1. Any slasher movie – Between movies 1 and 2 in the franchise, or between 2 and 3, or 3 and 4, or whatever, the psycho killer murders a batch more young folks, especially when they’re having sex, perhaps while the killer is on vacation in a Mexican resort town.
2. Any superhero movie – Between any two films in the franchise, the superhero falls in love, we learn. Perhaps he’s (it’s a he) on vacation. In Paris, if you’ve got the budget, or Fort Lauderdale otherwise. Needless to say, his fiancee gets killed tragically. This why the second entry in many superhero movies is so lame – the guy is still mourning.

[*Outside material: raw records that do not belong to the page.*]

## src/rtl/hazard_stall_ctrl.sv

```systemverilog
// rtl/hazard_stall_ctrl.sv - stall/flush controller with per-register countdown scoreboard
//
// Ports:
//   clk, reset                 clock, asynchronous active-high reset
//   id_valid                   ID stage holds a real instruction
//   id_rs1/id_rs2              source register indices
//   id_use_rs1/id_use_rs2      source is actually read
//   id_regWrite, id_rd         ID instruction writes id_rd
//   ex_branch_taken            branch resolved taken in EXE
//   mem_busy                   data memory not ready, back end frozen
//   stall_front                hold PC and IF/ID
//   flush_ifid                 clear IF/ID on next edge
//   stop_idex                  stop for the ID/EXE register
//   bubble_idex                zero control bits into ID/EXE
//   issue                      ID instruction advances into EXE
//   stall_cause                registered cause: 0 RUN, 1 RAW, 2 MEM, 3 FLUSH
//   stall_count                saturating count of non-RUN cycles
module hazard_stall_ctrl #(
  parameter int NUM_REGS   = 16,
  parameter int WB_LATENCY = 3,
  parameter int CNT_W      = 16,
  localparam int REG_W     = $clog2(NUM_REGS),
  localparam int PEND_W    = $clog2(WB_LATENCY + 1)
) (
  input  logic             clk,
  input  logic             reset,
  input  logic             id_valid,
  input  logic [REG_W-1:0] id_rs1,
  input  logic [REG_W-1:0] id_rs2,
  input  logic             id_use_rs1,
  input  logic             id_use_rs2,
  input  logic             id_regWrite,
  input  logic [REG_W-1:0] id_rd,
  input  logic             ex_branch_taken,
  input  logic             mem_busy,
  output logic             stall_front,
  output logic             flush_ifid,
  output logic             stop_idex,
  output logic             bubble_idex,
  output logic             issue,
  output logic [1:0]       stall_cause,
  output logic [CNT_W-1:0] stall_count
);

  typedef enum logic [1:0] {
    CAUSE_RUN   = 2'd0,
    CAUSE_RAW   = 2'd1,
    CAUSE_MEM   = 2'd2,
    CAUSE_FLUSH = 2'd3
  } cause_t;

  cause_t state_q, state_d;

  logic [PEND_W-1:0] pend_q [NUM_REGS];
  logic [CNT_W-1:0]  stall_count_q;
  logic              raw;

  // A register is readable only once its countdown has drained. The ID
  // instruction's own write is not yet in the scoreboard, so reading its
  // own destination never self-stalls.
  always_comb begin
    raw = id_valid &
          ((id_use_rs1 & (pend_q[id_rs1] != '0)) |
           (id_use_rs2 & (pend_q[id_rs2] != '0)));
  end

  always_comb begin
    state_d     = CAUSE_RUN;
    stall_front = 1'b0;
    flush_ifid  = 1'b0;
    stop_idex   = 1'b0;
    bubble_idex = 1'b0;
    issue       = 1'b0;
    if (mem_busy) begin
      state_d     = CAUSE_MEM;
      stall_front = 1'b1;
      stop_idex   = 1'b1;
    end else if (ex_branch_taken) begin
      state_d     = CAUSE_FLUSH;
      flush_ifid  = 1'b1;
      bubble_idex = 1'b1;
    end else if (raw) begin
      state_d     = CAUSE_RAW;
      stall_front = 1'b1;
      bubble_idex = 1'b1;
    end else begin
      issue       = id_valid;
    end
  end

  always_ff @(posedge clk or posedge reset) begin
    if (reset) begin
      state_q <= CAUSE_RUN;
    end else begin
      state_q <= state_d;
    end
  end

  // Scoreboard: frozen while the back end is held by memory; otherwise
  // every entry drains, and a new issue reloads its destination so the
  // younger writer of a WAW pair wins.
  always_ff @(posedge clk or posedge reset) begin
    if (reset) begin
      for (int r = 0; r < NUM_REGS; r++) begin
        pend_q[r] <= '0;
      end
    end else if (!mem_busy) begin
      for (int r = 0; r < NUM_REGS; r++) begin
        if (issue && id_regWrite && (id_rd == REG_W'(r))) begin
          pend_q[r] <= PEND_W'(WB_LATENCY);
        end else if (pend_q[r] != '0) begin
          pend_q[r] <= pend_q[r] - PEND_W'(1);
        end
      end
    end
  end

  always_ff @(posedge clk or posedge reset) begin
    if (reset) begin
      stall_count_q <= '0;
    end else if ((state_d != CAUSE_RUN) && (stall_count_q != '1)) begin
      stall_count_q <= stall_count_q + CNT_W'(1);
    end
  end

  assign stall_cause = state_q;
  assign stall_count = stall_count_q;

endmodule

```

## config.mk

```make
export PLATFORM = sky130hd
export DESIGN_NAME = hazard_stall_ctrl
export DESIGN_NICKNAME = d
export VERILOG_FILES = /design/src/rtl/hazard_stall_ctrl.sv
export SDC_FILE = /design/constraint.sdc
export NUM_CORES = 1
export LEC_CHECK = 0
export CORE_ASPECT_RATIO = 1.1
export CORE_MARGIN = 2
export CORE_UTILIZATION = 55
export DETAILED_ROUTE_END_ITERATION = 10
export PLACE_DENSITY_LB_ADDON = 0.05
export SYNTH_ARGS = -nofsm -noshare
export SYNTH_HDL_FRONTEND = slang
export SYNTH_SLANG_ARGS = --single-unit
```

## constraint.sdc

```tcl
create_clock -name clk -period 3.3 [get_ports clk]
set_input_delay 0.66 -clock clk [delete_from_list [all_inputs] [get_ports clk]]
set_output_delay 0.66 -clock clk [all_outputs]
set_load 0.02 [all_outputs]
```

3. Any Star Wars or Harry Potter or Indiana Jones or Lord of the Rings movie – If you can get the rights. Don’t spend four hours, or even half that, on the script. You can literally write anything. It doesn’t matter. They will come when it opens. Examples: POTC 1, 2, 3, 4. Consider a vacation setting for it.
4. Infernal Affairs/The Departed – Yeah, one is a remake of the other, but the thing is, you can make another one in between, half Chinese/half Mafia, again with good guys working for bad guys and bad guys working for good guys, a lot of plot, who knows what the f is going on? A classy project! Get that Chinese guy Mifune in there, head to head with Nicholson, if he’s over the Lakers tanking yet. You could set it in Hawaii.
5. Rocky – You don’t need any help with this one. Rocky fights. But not in Philadephia, for Christ’s sake. Vegas. Set it in Vegas.